Komplimente und gebrochene Herzen

Am Treffpunkt Schnapsstand kommt meine Freundin gut gelaunt an: Als sie sich vorhin Mandeln kaufte, sagte ein Mann zu ihr: „Du siehst wunderschön aus!“, dann ist er einfach weitergegangen.
Mir ist Ähnliches passiert. „Ruf deinen Freund an und sag ihm, was für ein glücklicher Mann er ist!“ – und weg war er. Auf der Wiesn wird geflirtet, angebandelt, rumgemacht, gegrapscht – und es werden, um ein bisschen Glück zu verbreiten, Komplimente verschleudert wie die Semmeln von gestern in der Bäckerei.
Gerade sind wir noch gerührt, weil das alles so nett ist, da bleiben zwei Herren stehen, um uns unverblümt zu fragen ob wir mit ihnen heimgehen, was wir dankend ablehnen. Wir machen lieber ein Foto mit den beiden Italienern, die nett darum gebeten haben. Die werden zwar sicher in der Heimat erzählen, wir wären mit ihnen mitgegangen, aber was soll’s.
Mehr von unserer Oktoberfest Kolumne: Und plötzlich im Halbdunkel
Ein junger Lederhosenträger bittet um zwei Zigaretten, die wir nicht haben, aber er nimmt dankend Tabak, um selbst zu drehen. Neben mir lässt er sich auf den Boden sinken und müht sich so lange ab, dass ich meine Hilfe anbiete. Aber er will es alleine schaffen.

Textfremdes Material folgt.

`src/vcd_pkg.sv`:
```
/*
 constants for the video codec data ports: register map, field layout,
 select codes, capture modes and timing.
 assumes one system clock of 125 MHz and an APB master with 32-bit data.
*/
`default_nettype none
package vcd_pkg;
	// ==========================================================
	// register byte offsets
	localparam logic [7:0] REG_INPUT_SELECT = 8'h00;
	localparam logic [7:0] REG_DAC_MODE     = 8'h04;
	localparam logic [7:0] REG_AUX_CHANNEL  = 8'h08;
	localparam logic [7:0] REG_AUX_RESULT   = 8'h0C;
	localparam logic [7:0] REG_STATUS       = 8'h10;
	// ==========================================================
	// field widths and reset values
	localparam int          SEL_W       = 4;
	localparam int          MODE_W      = 2;
	localparam int          AUXCH_W     = 3;
	localparam int          AUXRES_W    = 8;
	localparam logic [3:0]  SEL_RESET   = 4'h0;
	localparam logic [1:0]  MODE_RESET  = 2'h1;
	localparam logic [2:0]  AUXCH_RESET = 3'h0;
	// ==========================================================
	// input select codes
	localparam logic [3:0] SEL_CVBS_1   = 4'h0;
	localparam logic [3:0] SEL_CVBS_2   = 4'h1;
	localparam logic [3:0] SEL_CVBS_3   = 4'h2;
	localparam logic [3:0] SEL_RESERVED = 4'h3;
	localparam logic [3:0] SEL_CVBS_5   = 4'h4;
	localparam logic [3:0] SEL_CVBS_6   = 4'h5;
	localparam logic [3:0] SEL_YC_1_4   = 4'h6;
	localparam logic [3:0] SEL_YC_2_3   = 4'h7;
	localparam logic [3:0] SEL_YUV      = 4'h8;
	localparam logic [3:0] SEL_AUX_1    = 4'h9;
	localparam logic [3:0] SEL_AUX_2    = 4'hA;
	// ==========================================================
	// capture modes
	localparam logic [1:0] MODE_OFF    = 2'h0;
	localparam logic [1:0] MODE_SINGLE = 2'h1;
	localparam logic [1:0] MODE_DUAL   = 2'h2;
	localparam logic [1:0] MODE_422    = 2'h3;
	// ==========================================================
	// data widths
	localparam int CORE_W = 12;
	localparam int HEAD_W = 2;
	localparam int DATA_W = 10;
	localparam int OSD_W  = 3;
	// ==========================================================
	// timing
	localparam int CLK_HZ          = 125000000;
	localparam int DAC_RATE_HZ     = 54000000;
	localparam int DAC0_RATE_HZ    = 200000000;
endpackage
`default_nettype wire

```
`src/vcd_data_ports.sv`:
```
/*
 digital data ports of a video codec: input select decode, digitizer output
 bus with chroma marker, three-mode DAC bus capture, overlay switch, APB registers.
 assumes the video and overlay pins are asynchronous to clk_sys and change no faster than one
 level per two clk_sys cycles; the SAR result arrives on clk_sys.
*/
// Design decisions made here: the APB register port and the register addresses.
`default_nettype none
module vcd_data_ports #(
	parameter int DATA_W = vcd_pkg::DATA_W,
	parameter int CORE_W = vcd_pkg::CORE_W
) (
	input  wire logic              clk_sys,
	input  wire logic              rst_n,
	input  wire logic              psel,
	input  wire logic              penable,
	input  wire logic              pwrite,
	input  wire logic [7:0]        paddr,
	input  wire logic [31:0]       pwdata,
	output logic      [31:0]       prdata,
	output logic                   pready,
	output logic                   pslverr,
	input  wire logic              crystal_clock_in,
	input  wire logic [CORE_W-1:0] adc_core_sample,
	output logic      [DATA_W-1:0] adc_data_out,
	output logic                   chroma_phase_marker,
	output logic      [2:0]        luma_source,
	output logic      [2:0]        chroma_source,
	output logic      [2:0]        v_source,
	output logic                   aux_enable,
	output logic      [5:0]        single_ended,
	output logic                   leg_to_reference,
	output logic      [2:0]        aux_channel_sel,
	input  wire logic [7:0]        aux_sar_result,
	input  wire logic              aux_sar_done,
	input  wire logic              dac_clock_a,
	input  wire logic              dac_clock_b,
	input  wire logic [DATA_W-1:0] dac_input_bus,
	output logic      [DATA_W-1:0] dac0_data,
	output logic      [DATA_W-1:0] dac1_data,
	output logic      [DATA_W-1:0] dac2_data,
	output logic      [DATA_W-1:0] dac3_data,
	output logic      [3:0]        dac_update,
	input  wire logic [2:0]        overlay_inputs,
	input  wire logic              overlay_switch_enable,
	output logic      [2:0]        overlay_out,
	output logic                   overlay_active
);
	// ==========================================================
	// pin synchroniser layout
	localparam int PIN_W  = 4 + 3 + DATA_W + CORE_W;
	localparam int P_XTAL = 0;
	localparam int P_CKA  = 1;
	localparam int P_CKB  = 2;
	localparam int P_OSDE = 3;
	localparam int P_OSD  = 4;
	localparam int P_DBUS = 7;
	localparam int P_CORE = 7 + DATA_W;

	typedef struct packed {
		logic [PIN_W-1:0]  s1;
		logic [PIN_W-1:0]  s2;
		logic [PIN_W-1:0]  s3;
		logic [PIN_W-1:0]  filt;
		logic [3:0]        sel;
		logic [1:0]        mode;
		logic [2:0]        auxch;
		logic [7:0]        auxres;
		logic              aux_fresh;
		logic [1:0]        phase;
		logic [DATA_W-1:0] adc_out;
		logic              marker;
		logic [1:0]        steer;
		logic              seen_mark;
		logic              chroma_turn;
		logic [DATA_W-1:0] dac0;
		logic [DATA_W-1:0] dac1;
		logic [DATA_W-1:0] dac2;
		logic [DATA_W-1:0] dac3;
		logic [3:0]        upd;
		logic [2:0]        osd;
		logic              osd_on;
		logic [31:0]       rdata;
		logic              ready;
		logic              slverr;
	} vcd_state_t;

	vcd_state_t st;
	vcd_state_t next_st;
	// ==========================================================
	// helpers
	function automatic logic [PIN_W-1:0] vcd_settle(input logic [PIN_W-1:0] a, input logic [PIN_W-1:0] b,
		input logic [PIN_W-1:0] old);
		vcd_settle = (a & b) | (old & (a | b));
	endfunction
	function automatic logic vcd_mapped(input logic [7:0] addr);
		vcd_mapped = (addr == vcd_pkg::REG_INPUT_SELECT) || (addr == vcd_pkg::REG_DAC_MODE) ||
			(addr == vcd_pkg::REG_AUX_CHANNEL) || (addr == vcd_pkg::REG_AUX_RESULT) ||
			(addr == vcd_pkg::REG_STATUS);
	endfunction
	function automatic logic vcd_is_aux(input logic [3:0] sel);
		vcd_is_aux = (sel == vcd_pkg::SEL_AUX_1) || (sel == vcd_pkg::SEL_AUX_2);
	endfunction
	// filtered pin view and edges
	logic [PIN_W-1:0] settled;
	logic             xtal_rise;
	logic             a_rise;
	logic             a_fall;
	logic             b_rise;
	logic             b_fall;
	logic             apb_setup;
	logic             apb_done;
	logic [3:0]       wr_sel;
	logic [1:0]       wr_mode;

	assign settled   = vcd_settle(st.s2, st.s3, st.filt);
	assign xtal_rise = settled[P_XTAL] & ~st.filt[P_XTAL];
	assign a_rise    = settled[P_CKA] & ~st.filt[P_CKA];
	assign a_fall    = ~settled[P_CKA] & st.filt[P_CKA];
	assign b_rise    = settled[P_CKB] & ~st.filt[P_CKB];
	assign b_fall    = ~settled[P_CKB] & st.filt[P_CKB];
	assign apb_setup = psel & ~penable;
	assign apb_done  = psel & penable & st.ready;
	assign wr_sel    = pwdata[vcd_pkg::SEL_W-1:0];
	assign wr_mode   = pwdata[vcd_pkg::MODE_W-1:0];

	// ==========================================================
	// next state
	always_comb begin
		logic [DATA_W-1:0] word;
		logic              yc;
		logic              yuv;
		word    = settled[P_DBUS +: DATA_W];
		yc      = (st.sel == vcd_pkg::SEL_YC_1_4) || (st.sel == vcd_pkg::SEL_YC_2_3);
		yuv     = (st.sel == vcd_pkg::SEL_YUV);
		next_st = st;
		next_st.s1   = {adc_core_sample, dac_input_bus, overlay_inputs, overlay_switch_enable,
			dac_clock_b, dac_clock_a, crystal_clock_in};
		next_st.s2   = st.s1;
		next_st.s3   = st.s2;
		next_st.filt = settled;
		next_st.upd  = 4'h0;

		// digitizer output, one word per crystal rising edge
		if (xtal_rise) begin
			next_st.adc_out = settled[P_CORE + vcd_pkg::HEAD_W +: DATA_W];
			next_st.phase   = st.phase + 2'h1;
			next_st.marker  = (yc && st.phase[0]) || (yuv && st.phase == 2'h2);
			if (!yc && !yuv) begin
				next_st.marker = 1'b0;
			end
		end

		// auxiliary result capture
		if (aux_sar_done && vcd_is_aux(st.sel)) begin
			next_st.auxres    = aux_sar_result;
			next_st.aux_fresh = 1'b1;
		end

		// dac bus capture
		unique case (st.mode)
			vcd_pkg::MODE_SINGLE: begin
				if (b_rise) begin
					logic [1:0] idx;
					idx = settled[P_CKA] ? 2'h0 : (st.seen_mark ? st.steer + 2'h1 : 2'h0);
					next_st.seen_mark = st.seen_mark | settled[P_CKA];
					next_st.steer     = idx;
					next_st.upd[idx]  = 1'b1;
					unique case (idx)
						2'h0: next_st.dac0 = word;
						2'h1: next_st.dac1 = word;
						2'h2: next_st.dac2 = word;
						2'h3: next_st.dac3 = word;
					endcase
				end
			end
			vcd_pkg::MODE_DUAL: begin
				if (a_rise) begin
					next_st.dac0   = word;
					next_st.upd[0] = 1'b1;
				end
				if (b_rise) begin
					next_st.dac1   = word;
					next_st.upd[1] = 1'b1;
				end
				if (a_fall) begin
					next_st.dac2   = word;
					next_st.upd[2] = 1'b1;
				end
				if (b_fall) begin
					next_st.dac3   = word;
					next_st.upd[3] = 1'b1;
				end
			end
			vcd_pkg::MODE_422: begin
				if (b_rise) begin
					if (settled[P_CKA]) begin
						next_st.dac2        = word;
						next_st.upd[2]      = 1'b1;
						next_st.chroma_turn = 1'b0;
					end else if (st.chroma_turn) begin
						next_st.dac0        = word;
						next_st.upd[0]      = 1'b1;
						next_st.chroma_turn = 1'b0;
					end else begin
						next_st.dac1        = word;
						next_st.upd[1]      = 1'b1;
						next_st.chroma_turn = 1'b1;
					end
				end
			end
			vcd_pkg::MODE_OFF: begin
			end
		endcase

		// overlay switch
		next_st.osd_on = settled[P_OSDE];
		next_st.osd    = settled[P_OSDE] ? settled[P_OSD +: 3] : 3'h0;

		// apb slave, answers one cycle after setup
		next_st.ready  = apb_setup;
		next_st.slverr = apb_setup & ~vcd_mapped(paddr);
		if (apb_setup) begin
			next_st.rdata = 32'h0;
			unique case (paddr)
				vcd_pkg::REG_INPUT_SELECT: next_st.rdata[3:0] = st.sel;
				vcd_pkg::REG_DAC_MODE:     next_st.rdata[1:0] = st.mode;
				vcd_pkg::REG_AUX_CHANNEL:  next_st.rdata[2:0] = st.auxch;
				vcd_pkg::REG_AUX_RESULT:   next_st.rdata[7:0] = st.auxres;
				vcd_pkg::REG_STATUS:       next_st.rdata[3:0] = {st.aux_fresh, st.seen_mark, st.steer};
				default:                   next_st.rdata      = 32'h0;
			endcase
		end
		if (apb_done && !pwrite && paddr == vcd_pkg::REG_AUX_RESULT && !(aux_sar_done && vcd_is_aux(st.sel))) begin
			next_st.aux_fresh = 1'b0;
		end
		if (apb_done && pwrite) begin
			unique case (paddr)
				vcd_pkg::REG_INPUT_SELECT: begin
					next_st.sel   = wr_sel;
					next_st.phase = 2'h0;
				end
				vcd_pkg::REG_DAC_MODE: begin
					next_st.mode        = wr_mode;
					next_st.steer       = 2'h0;
					next_st.seen_mark   = 1'b0;
					next_st.chroma_turn = 1'b1;
				end
				vcd_pkg::REG_AUX_CHANNEL: next_st.auxch = pwdata[2:0];
				default: begin
				end
			endcase
		end
	end

	// ==========================================================
	// state register
	always_ff @(posedge clk_sys) begin
		if (!rst_n) begin
			st             <= '0;
			st.sel         <= vcd_pkg::SEL_RESET;
			st.mode        <= vcd_pkg::MODE_RESET;
			st.auxch       <= vcd_pkg::AUXCH_RESET;
			st.chroma_turn <= 1'b1;
		end else begin
			st <= next_st;
		end
	end

	// ==========================================================
	// input select decode, registered
	logic [2:0] luma_q;
	logic [2:0] chroma_q;
	logic [2:0] v_q;
	always_ff @(posedge clk_sys) begin
		if (!rst_n) begin
			luma_q   <= 3'h0;
			chroma_q <= 3'h0;
			v_q      <= 3'h0;
		end else begin
			chroma_q <= 3'h0;
			v_q      <= 3'h0;
			unique case (st.sel)
				vcd_pkg::SEL_CVBS_1, vcd_pkg::SEL_AUX_1: luma_q <= 3'h1;
				vcd_pkg::SEL_CVBS_2, vcd_pkg::SEL_AUX_2: luma_q <= 3'h2;
				vcd_pkg::SEL_CVBS_3:                     luma_q <= 3'h3;
				vcd_pkg::SEL_CVBS_5:                     luma_q <= 3'h5;
				vcd_pkg::SEL_CVBS_6:                     luma_q <= 3'h6;
				vcd_pkg::SEL_YC_1_4: begin
					luma_q   <= 3'h1;
					chroma_q <= 3'h4;
				end
				vcd_pkg::SEL_YC_2_3: begin
					luma_q   <= 3'h2;
					chroma_q <= 3'h3;
				end
				vcd_pkg::SEL_YUV: begin
					luma_q   <= 3'h2;
					chroma_q <= 3'h3;
					v_q      <= 3'h6;
				end
				default: luma_q <= 3'h0;
			endcase
		end
	end

	logic       aux_q;
	always_ff @(posedge clk_sys) begin
		if (!rst_n) begin
			aux_q <= 1'b0;
		end else begin
			aux_q <= vcd_is_aux(st.sel);
		end
	end
	// ==========================================================
	// outputs
	assign adc_data_out        = st.adc_out;
	assign chroma_phase_marker = st.marker;
	assign luma_source         = luma_q;
	assign chroma_source       = chroma_q;
	assign v_source            = v_q;
	assign aux_enable          = aux_q;
	assign single_ended        = aux_q ? 6'h3C : 6'h00;
	assign leg_to_reference    = aux_q;
	assign aux_channel_sel     = st.auxch;
	assign dac0_data           = st.dac0;
	assign dac1_data           = st.dac1;
	assign dac2_data           = st.dac2;
	assign dac3_data           = st.dac3;
	assign dac_update          = st.upd;
	assign overlay_out         = st.osd;
	assign overlay_active      = st.osd_on;
	assign prdata              = st.rdata;
	assign pready              = st.ready;
	assign pslverr             = st.slverr;
endmodule
`default_nettype wire

```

Als er die erste fertig hat, bietet er sie strahlend einem hübschen Mädchen an, das ihn gerade fragt: „Was machst du da?“ – „Ich hab’ dir eine Zigarette organisiert.“ Sie verdreht die Augen und geht. Mein Herz bricht stellvertretend mit. Er raucht die Zigarette selbst.
Am Zelteingang lehnt ein Mädchen und tippt so konzentriert eine Nachricht in ihr Handy, wie der Lederhosenträger Zigaretten gedreht hat. So konzentriert, dass es sich um einen schweren Fall von „don’t drink und text“ handeln muss, eine versoffene Nachricht an eine Ex-Liebe. Wie viele dieser Nachrichten von der Wiesn versendet werden, wird nicht erhoben – es müssen Hunderte sein.
Vor dem Rotor sitzt ein Pärchen, fertig mit der Wiesn, sie lehnen aneinander, oder sie stützt ihn. Schwer auszumachen. Vereint in ihrem Elend. Irgendwie rührend.